■ Exercise directions
When the line with "- The initial antenna" appears below, start repeating lines exactly, and keep going through the line with "- The internal"; add nothing outside that span.

Dataset excerpts
▶

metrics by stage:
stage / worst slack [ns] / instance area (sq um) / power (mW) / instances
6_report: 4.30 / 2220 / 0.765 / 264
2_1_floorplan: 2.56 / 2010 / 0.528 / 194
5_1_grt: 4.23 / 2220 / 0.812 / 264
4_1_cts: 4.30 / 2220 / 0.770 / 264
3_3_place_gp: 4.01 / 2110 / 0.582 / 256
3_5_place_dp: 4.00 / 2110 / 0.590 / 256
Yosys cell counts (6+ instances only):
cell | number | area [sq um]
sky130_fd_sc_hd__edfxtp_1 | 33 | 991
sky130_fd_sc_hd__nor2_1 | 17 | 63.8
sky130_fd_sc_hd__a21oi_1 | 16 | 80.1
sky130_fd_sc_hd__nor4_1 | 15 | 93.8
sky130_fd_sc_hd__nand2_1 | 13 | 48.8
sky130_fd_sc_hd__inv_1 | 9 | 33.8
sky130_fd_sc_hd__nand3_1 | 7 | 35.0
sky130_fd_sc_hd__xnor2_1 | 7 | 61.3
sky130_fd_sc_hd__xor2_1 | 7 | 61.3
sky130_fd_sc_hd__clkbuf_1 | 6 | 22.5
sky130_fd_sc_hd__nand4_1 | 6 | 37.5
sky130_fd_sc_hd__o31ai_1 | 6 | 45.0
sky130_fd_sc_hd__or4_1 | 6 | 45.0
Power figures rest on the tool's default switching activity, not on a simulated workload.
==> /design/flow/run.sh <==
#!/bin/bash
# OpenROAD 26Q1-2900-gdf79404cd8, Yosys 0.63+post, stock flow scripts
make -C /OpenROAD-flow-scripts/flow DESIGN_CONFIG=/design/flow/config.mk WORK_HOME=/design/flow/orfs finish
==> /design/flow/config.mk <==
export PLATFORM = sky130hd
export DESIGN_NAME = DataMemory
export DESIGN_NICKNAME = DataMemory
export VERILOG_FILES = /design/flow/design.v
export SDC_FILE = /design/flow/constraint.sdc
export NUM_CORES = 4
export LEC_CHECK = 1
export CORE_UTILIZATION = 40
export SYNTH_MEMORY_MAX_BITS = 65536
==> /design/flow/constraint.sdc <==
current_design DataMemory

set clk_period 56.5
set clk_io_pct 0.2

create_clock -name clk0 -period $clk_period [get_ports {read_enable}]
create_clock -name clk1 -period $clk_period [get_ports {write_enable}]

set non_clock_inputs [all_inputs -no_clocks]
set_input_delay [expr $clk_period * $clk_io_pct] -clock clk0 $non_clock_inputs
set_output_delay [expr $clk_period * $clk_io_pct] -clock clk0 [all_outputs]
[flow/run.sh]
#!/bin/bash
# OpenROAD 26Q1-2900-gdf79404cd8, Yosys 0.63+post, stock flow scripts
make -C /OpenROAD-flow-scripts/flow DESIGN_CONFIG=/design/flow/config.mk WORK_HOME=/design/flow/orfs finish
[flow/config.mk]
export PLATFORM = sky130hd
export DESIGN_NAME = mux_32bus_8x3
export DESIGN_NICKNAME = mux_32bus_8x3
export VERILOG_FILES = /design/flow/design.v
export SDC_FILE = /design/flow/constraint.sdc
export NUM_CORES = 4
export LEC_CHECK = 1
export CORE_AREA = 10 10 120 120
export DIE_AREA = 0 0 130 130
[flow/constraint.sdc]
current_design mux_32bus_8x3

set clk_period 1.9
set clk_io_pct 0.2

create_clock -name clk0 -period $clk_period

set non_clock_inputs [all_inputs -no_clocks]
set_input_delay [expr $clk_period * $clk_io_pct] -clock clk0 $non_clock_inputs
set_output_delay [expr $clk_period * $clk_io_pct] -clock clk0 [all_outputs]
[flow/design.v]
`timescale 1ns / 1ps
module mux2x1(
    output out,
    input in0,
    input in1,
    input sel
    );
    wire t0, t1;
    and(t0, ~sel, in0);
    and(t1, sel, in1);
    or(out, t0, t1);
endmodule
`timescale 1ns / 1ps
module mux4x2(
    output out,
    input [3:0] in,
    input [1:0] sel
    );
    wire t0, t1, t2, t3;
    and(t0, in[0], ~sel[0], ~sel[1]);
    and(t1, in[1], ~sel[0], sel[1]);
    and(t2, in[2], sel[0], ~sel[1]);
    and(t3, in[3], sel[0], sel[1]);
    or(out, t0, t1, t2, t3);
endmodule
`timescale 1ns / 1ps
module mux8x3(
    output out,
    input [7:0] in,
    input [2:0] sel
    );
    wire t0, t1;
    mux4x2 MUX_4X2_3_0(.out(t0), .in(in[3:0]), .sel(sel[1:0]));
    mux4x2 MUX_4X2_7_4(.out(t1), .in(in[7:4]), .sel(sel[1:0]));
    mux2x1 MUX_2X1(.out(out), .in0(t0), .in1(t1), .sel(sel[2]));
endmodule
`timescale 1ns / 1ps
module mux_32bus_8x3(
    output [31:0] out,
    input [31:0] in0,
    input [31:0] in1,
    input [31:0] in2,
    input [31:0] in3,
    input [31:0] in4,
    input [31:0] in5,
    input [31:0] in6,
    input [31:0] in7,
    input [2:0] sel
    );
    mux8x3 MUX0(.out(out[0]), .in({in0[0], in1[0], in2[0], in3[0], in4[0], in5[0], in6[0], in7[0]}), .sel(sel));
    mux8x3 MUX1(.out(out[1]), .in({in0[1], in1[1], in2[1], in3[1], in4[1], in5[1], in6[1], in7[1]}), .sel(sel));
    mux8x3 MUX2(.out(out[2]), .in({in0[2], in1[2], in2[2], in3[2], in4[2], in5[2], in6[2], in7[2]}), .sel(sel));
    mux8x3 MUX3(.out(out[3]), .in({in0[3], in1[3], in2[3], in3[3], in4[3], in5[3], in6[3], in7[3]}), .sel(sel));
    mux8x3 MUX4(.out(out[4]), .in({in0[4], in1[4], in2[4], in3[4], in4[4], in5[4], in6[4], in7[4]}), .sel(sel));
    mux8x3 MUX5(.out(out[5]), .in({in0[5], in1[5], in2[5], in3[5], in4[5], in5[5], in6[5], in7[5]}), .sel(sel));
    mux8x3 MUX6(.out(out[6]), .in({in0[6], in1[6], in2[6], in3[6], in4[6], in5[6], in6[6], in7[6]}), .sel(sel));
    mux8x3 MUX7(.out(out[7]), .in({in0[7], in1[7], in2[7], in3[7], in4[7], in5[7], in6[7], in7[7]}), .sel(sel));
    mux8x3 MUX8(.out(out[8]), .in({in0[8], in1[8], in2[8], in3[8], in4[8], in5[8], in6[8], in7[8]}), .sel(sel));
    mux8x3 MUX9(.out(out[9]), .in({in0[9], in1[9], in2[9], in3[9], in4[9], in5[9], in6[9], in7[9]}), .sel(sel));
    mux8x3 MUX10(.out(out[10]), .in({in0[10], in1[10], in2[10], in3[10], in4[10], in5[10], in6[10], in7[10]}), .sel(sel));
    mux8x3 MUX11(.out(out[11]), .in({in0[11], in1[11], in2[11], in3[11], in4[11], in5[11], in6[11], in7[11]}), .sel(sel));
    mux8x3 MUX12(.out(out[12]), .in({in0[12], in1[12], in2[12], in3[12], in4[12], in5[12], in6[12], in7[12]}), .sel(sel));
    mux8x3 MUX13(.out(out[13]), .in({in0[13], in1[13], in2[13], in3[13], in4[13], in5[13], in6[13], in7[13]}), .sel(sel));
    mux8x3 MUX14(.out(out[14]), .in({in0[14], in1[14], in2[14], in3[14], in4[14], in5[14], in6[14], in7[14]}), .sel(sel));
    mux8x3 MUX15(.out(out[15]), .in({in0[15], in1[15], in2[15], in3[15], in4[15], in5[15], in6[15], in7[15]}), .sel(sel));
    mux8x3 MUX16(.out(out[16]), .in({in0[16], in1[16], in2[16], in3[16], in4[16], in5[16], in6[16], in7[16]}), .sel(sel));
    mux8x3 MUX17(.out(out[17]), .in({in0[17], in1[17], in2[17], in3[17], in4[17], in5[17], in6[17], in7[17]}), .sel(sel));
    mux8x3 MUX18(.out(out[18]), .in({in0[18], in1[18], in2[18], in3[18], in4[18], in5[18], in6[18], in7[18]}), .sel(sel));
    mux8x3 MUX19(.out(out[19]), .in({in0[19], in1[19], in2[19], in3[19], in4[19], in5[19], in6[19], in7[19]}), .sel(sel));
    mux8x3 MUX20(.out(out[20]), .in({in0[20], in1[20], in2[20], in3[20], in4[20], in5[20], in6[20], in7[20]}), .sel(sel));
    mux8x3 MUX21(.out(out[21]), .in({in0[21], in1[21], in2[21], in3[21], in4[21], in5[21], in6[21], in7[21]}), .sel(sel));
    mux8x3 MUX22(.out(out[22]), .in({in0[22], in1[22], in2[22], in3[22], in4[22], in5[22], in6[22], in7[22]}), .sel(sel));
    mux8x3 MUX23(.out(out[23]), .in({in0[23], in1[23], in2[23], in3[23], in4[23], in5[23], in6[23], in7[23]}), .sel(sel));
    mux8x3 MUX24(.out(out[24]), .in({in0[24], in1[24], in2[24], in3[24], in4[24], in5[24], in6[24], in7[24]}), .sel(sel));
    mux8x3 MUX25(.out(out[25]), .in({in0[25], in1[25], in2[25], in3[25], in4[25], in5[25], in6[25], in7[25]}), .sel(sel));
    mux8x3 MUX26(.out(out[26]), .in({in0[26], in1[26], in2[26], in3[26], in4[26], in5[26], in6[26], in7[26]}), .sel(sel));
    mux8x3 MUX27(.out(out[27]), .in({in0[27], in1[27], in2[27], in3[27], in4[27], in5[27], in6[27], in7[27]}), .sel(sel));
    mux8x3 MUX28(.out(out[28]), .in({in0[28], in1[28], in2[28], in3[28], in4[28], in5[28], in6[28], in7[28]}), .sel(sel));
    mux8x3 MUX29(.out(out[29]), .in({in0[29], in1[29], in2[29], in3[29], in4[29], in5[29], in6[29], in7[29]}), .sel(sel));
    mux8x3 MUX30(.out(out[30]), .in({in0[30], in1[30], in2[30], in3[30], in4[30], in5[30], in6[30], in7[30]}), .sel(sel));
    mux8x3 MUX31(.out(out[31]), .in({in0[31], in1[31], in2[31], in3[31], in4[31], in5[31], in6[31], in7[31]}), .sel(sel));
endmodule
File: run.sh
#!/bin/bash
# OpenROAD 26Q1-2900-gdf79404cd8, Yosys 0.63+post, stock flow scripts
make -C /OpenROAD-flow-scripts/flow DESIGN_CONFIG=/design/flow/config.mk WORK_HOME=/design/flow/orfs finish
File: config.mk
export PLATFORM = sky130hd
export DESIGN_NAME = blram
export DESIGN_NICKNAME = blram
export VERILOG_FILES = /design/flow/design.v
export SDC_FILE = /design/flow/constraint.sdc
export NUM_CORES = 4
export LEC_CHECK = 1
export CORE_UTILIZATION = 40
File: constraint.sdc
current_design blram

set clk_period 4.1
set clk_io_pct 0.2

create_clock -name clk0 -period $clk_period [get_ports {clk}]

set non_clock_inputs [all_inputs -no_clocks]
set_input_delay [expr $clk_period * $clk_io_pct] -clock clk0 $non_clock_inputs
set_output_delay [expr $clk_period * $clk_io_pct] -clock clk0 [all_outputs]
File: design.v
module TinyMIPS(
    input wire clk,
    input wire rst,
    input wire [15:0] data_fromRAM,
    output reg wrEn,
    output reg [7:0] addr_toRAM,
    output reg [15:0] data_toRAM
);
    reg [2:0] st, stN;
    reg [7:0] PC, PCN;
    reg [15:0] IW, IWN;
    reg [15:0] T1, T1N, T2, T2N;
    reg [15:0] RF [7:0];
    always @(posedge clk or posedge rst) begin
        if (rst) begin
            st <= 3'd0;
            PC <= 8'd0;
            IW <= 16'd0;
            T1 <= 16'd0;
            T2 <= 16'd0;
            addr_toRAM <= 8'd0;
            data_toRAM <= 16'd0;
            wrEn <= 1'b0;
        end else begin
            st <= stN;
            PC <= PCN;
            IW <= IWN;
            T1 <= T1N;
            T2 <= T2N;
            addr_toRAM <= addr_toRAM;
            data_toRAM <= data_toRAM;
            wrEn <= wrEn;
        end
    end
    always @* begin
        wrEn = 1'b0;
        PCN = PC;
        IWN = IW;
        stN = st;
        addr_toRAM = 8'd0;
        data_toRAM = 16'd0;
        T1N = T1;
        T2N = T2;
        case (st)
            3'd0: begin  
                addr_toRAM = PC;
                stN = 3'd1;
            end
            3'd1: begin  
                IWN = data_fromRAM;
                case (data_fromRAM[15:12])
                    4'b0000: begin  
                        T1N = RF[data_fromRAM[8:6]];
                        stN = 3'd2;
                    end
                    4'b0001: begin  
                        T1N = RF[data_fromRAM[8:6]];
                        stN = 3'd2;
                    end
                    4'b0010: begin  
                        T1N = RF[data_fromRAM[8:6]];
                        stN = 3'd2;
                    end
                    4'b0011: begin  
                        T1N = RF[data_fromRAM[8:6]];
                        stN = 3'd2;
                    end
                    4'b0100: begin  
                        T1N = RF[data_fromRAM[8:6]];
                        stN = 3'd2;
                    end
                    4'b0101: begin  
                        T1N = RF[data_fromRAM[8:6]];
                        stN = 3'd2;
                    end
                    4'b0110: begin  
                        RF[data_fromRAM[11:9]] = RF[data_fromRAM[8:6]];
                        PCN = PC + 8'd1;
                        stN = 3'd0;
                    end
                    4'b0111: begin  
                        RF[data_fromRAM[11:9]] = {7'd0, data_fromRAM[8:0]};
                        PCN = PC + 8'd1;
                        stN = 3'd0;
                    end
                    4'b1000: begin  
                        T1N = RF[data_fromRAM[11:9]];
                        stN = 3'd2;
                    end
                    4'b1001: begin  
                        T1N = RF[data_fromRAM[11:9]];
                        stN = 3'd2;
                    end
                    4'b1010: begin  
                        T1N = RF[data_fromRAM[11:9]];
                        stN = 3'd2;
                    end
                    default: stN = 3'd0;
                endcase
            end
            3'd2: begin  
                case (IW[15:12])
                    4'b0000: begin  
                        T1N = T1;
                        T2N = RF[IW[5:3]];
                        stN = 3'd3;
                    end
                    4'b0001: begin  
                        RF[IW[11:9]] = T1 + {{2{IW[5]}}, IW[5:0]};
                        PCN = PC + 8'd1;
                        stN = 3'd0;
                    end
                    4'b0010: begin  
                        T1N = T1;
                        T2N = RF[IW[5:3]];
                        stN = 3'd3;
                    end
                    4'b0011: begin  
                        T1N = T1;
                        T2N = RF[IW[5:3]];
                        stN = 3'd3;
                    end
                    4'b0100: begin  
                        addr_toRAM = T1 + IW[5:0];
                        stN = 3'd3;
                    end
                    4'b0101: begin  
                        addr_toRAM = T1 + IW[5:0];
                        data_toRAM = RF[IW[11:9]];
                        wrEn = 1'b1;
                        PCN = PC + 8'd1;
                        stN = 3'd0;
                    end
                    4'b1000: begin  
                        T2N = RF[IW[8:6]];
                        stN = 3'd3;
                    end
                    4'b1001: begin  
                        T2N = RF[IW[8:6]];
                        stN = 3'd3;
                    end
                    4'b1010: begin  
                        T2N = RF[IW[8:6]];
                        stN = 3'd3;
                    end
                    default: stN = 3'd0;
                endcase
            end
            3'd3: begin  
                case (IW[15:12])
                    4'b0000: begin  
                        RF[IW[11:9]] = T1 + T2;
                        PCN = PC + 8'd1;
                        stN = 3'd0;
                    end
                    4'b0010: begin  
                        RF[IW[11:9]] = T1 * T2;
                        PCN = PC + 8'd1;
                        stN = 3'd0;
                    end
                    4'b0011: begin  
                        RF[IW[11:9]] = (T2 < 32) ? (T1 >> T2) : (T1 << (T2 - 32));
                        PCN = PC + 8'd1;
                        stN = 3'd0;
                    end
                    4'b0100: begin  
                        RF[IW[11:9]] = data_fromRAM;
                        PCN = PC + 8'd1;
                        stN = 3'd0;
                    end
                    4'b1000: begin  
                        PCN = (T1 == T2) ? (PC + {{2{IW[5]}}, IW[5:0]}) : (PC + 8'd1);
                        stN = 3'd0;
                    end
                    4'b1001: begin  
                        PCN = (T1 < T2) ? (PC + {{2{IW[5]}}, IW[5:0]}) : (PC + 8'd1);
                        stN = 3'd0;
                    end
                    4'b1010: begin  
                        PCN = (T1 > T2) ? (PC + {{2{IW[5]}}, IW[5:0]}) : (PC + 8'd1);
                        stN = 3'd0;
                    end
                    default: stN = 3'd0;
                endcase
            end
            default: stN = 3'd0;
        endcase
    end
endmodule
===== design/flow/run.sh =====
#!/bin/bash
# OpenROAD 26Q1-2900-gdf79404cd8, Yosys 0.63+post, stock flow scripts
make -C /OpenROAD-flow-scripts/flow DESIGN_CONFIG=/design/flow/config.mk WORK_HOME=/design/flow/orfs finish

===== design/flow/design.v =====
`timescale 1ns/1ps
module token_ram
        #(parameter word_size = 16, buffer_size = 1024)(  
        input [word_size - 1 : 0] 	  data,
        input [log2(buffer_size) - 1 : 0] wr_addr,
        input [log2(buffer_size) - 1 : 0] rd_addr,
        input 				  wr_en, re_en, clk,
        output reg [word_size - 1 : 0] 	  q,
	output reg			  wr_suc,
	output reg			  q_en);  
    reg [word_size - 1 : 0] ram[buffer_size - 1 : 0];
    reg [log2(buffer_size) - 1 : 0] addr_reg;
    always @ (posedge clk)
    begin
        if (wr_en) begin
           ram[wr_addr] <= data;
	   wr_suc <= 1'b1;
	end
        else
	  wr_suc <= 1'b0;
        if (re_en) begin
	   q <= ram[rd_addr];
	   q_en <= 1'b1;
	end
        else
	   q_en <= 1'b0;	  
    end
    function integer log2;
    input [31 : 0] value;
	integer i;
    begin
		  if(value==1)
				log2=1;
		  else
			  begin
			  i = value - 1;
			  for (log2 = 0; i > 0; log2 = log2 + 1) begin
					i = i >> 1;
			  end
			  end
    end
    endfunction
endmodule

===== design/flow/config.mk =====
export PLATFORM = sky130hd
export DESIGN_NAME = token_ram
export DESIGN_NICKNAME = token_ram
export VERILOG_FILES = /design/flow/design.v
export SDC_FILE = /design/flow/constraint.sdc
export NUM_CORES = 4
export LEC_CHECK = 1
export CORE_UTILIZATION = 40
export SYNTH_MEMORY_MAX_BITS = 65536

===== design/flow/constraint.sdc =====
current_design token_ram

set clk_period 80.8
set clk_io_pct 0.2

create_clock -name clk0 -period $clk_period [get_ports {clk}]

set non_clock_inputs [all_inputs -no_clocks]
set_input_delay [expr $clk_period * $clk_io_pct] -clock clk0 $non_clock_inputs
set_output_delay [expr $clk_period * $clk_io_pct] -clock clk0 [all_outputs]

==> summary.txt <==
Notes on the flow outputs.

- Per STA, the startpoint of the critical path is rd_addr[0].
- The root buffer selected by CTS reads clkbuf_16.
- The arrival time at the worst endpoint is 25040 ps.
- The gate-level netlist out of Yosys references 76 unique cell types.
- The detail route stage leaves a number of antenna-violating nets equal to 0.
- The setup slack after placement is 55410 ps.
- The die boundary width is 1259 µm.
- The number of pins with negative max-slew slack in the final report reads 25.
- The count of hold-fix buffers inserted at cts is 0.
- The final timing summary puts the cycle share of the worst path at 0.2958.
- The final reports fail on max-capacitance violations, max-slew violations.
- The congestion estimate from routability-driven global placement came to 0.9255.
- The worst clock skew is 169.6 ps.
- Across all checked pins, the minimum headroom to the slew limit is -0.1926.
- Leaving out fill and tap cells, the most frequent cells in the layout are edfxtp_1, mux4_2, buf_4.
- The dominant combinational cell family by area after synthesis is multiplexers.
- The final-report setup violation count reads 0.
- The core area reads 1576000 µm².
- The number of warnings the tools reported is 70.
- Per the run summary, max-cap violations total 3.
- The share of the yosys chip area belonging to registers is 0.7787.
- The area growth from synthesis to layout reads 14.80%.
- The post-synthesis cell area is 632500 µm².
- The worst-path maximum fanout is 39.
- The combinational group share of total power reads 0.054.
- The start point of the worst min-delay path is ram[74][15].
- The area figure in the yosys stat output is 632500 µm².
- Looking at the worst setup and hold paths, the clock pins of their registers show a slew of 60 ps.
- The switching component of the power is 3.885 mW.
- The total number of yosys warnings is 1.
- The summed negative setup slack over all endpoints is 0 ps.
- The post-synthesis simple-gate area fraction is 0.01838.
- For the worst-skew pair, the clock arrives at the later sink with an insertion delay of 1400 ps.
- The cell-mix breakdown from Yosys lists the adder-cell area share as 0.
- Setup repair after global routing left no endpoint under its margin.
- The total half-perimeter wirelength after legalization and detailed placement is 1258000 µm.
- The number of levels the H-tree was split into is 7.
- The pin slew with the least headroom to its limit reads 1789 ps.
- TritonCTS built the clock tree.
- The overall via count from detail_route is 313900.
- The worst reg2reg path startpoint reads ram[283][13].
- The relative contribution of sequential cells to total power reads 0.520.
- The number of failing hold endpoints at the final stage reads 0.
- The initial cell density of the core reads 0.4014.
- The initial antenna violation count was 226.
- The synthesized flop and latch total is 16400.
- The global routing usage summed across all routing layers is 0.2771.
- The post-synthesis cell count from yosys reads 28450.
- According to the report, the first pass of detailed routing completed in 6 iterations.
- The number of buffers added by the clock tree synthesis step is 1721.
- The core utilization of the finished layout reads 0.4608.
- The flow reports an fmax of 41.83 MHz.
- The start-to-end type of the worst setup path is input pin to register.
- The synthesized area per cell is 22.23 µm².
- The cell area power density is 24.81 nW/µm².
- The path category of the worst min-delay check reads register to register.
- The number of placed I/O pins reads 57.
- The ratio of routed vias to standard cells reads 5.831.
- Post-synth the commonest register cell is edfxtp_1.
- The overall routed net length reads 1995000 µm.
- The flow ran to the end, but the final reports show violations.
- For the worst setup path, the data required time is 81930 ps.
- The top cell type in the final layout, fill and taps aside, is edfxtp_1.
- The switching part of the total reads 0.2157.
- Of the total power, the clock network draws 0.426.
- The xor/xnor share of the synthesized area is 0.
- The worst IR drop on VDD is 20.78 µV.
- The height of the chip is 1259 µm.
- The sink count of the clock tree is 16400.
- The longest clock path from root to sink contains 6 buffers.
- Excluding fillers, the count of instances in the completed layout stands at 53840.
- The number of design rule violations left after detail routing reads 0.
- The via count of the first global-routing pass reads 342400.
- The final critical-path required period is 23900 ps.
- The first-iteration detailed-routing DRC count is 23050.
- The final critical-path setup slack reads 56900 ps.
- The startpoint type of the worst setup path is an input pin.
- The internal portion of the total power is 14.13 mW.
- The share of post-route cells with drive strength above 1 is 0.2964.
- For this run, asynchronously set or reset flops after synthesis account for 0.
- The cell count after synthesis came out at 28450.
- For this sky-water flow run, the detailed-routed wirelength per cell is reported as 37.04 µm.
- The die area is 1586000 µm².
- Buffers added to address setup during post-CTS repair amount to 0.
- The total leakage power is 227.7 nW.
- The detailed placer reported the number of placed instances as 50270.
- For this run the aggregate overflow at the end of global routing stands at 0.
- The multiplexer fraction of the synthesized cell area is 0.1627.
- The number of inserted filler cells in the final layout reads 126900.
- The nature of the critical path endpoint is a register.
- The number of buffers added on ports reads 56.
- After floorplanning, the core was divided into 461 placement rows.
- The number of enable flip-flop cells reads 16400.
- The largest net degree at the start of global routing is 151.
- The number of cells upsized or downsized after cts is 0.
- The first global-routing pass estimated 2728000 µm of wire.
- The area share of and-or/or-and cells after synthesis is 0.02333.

◀

■ Result
- The initial antenna violation count was 226.
- The synthesized flop and latch total is 16400.
- The global routing usage summed across all routing layers is 0.2771.
- The post-synthesis cell count from yosys reads 28450.
- According to the report, the first pass of detailed routing completed in 6 iterations.
- The number of buffers added by the clock tree synthesis step is 1721.
- The core utilization of the finished layout reads 0.4608.
- The flow reports an fmax of 41.83 MHz.
- The start-to-end type of the worst setup path is input pin to register.
- The synthesized area per cell is 22.23 µm².
- The cell area power density is 24.81 nW/µm².
- The path category of the worst min-delay check reads register to register.
- The number of placed I/O pins reads 57.
- The ratio of routed vias to standard cells reads 5.831.
- Post-synth the commonest register cell is edfxtp_1.
- The overall routed net length reads 1995000 µm.
- The flow ran to the end, but the final reports show violations.
- For the worst setup path, the data required time is 81930 ps.
- The top cell type in the final layout, fill and taps aside, is edfxtp_1.
- The switching part of the total reads 0.2157.
- Of the total power, the clock network draws 0.426.
- The xor/xnor share of the synthesized area is 0.
- The worst IR drop on VDD is 20.78 µV.
- The height of the chip is 1259 µm.
- The sink count of the clock tree is 16400.
- The longest clock path from root to sink contains 6 buffers.
- Excluding fillers, the count of instances in the completed layout stands at 53840.
- The number of design rule violations left after detail routing reads 0.
- The via count of the first global-routing pass reads 342400.
- The final critical-path required period is 23900 ps.
- The first-iteration detailed-routing DRC count is 23050.
- The final critical-path setup slack reads 56900 ps.
- The startpoint type of the worst setup path is an input pin.
- The internal portion of the total power is 14.13 mW.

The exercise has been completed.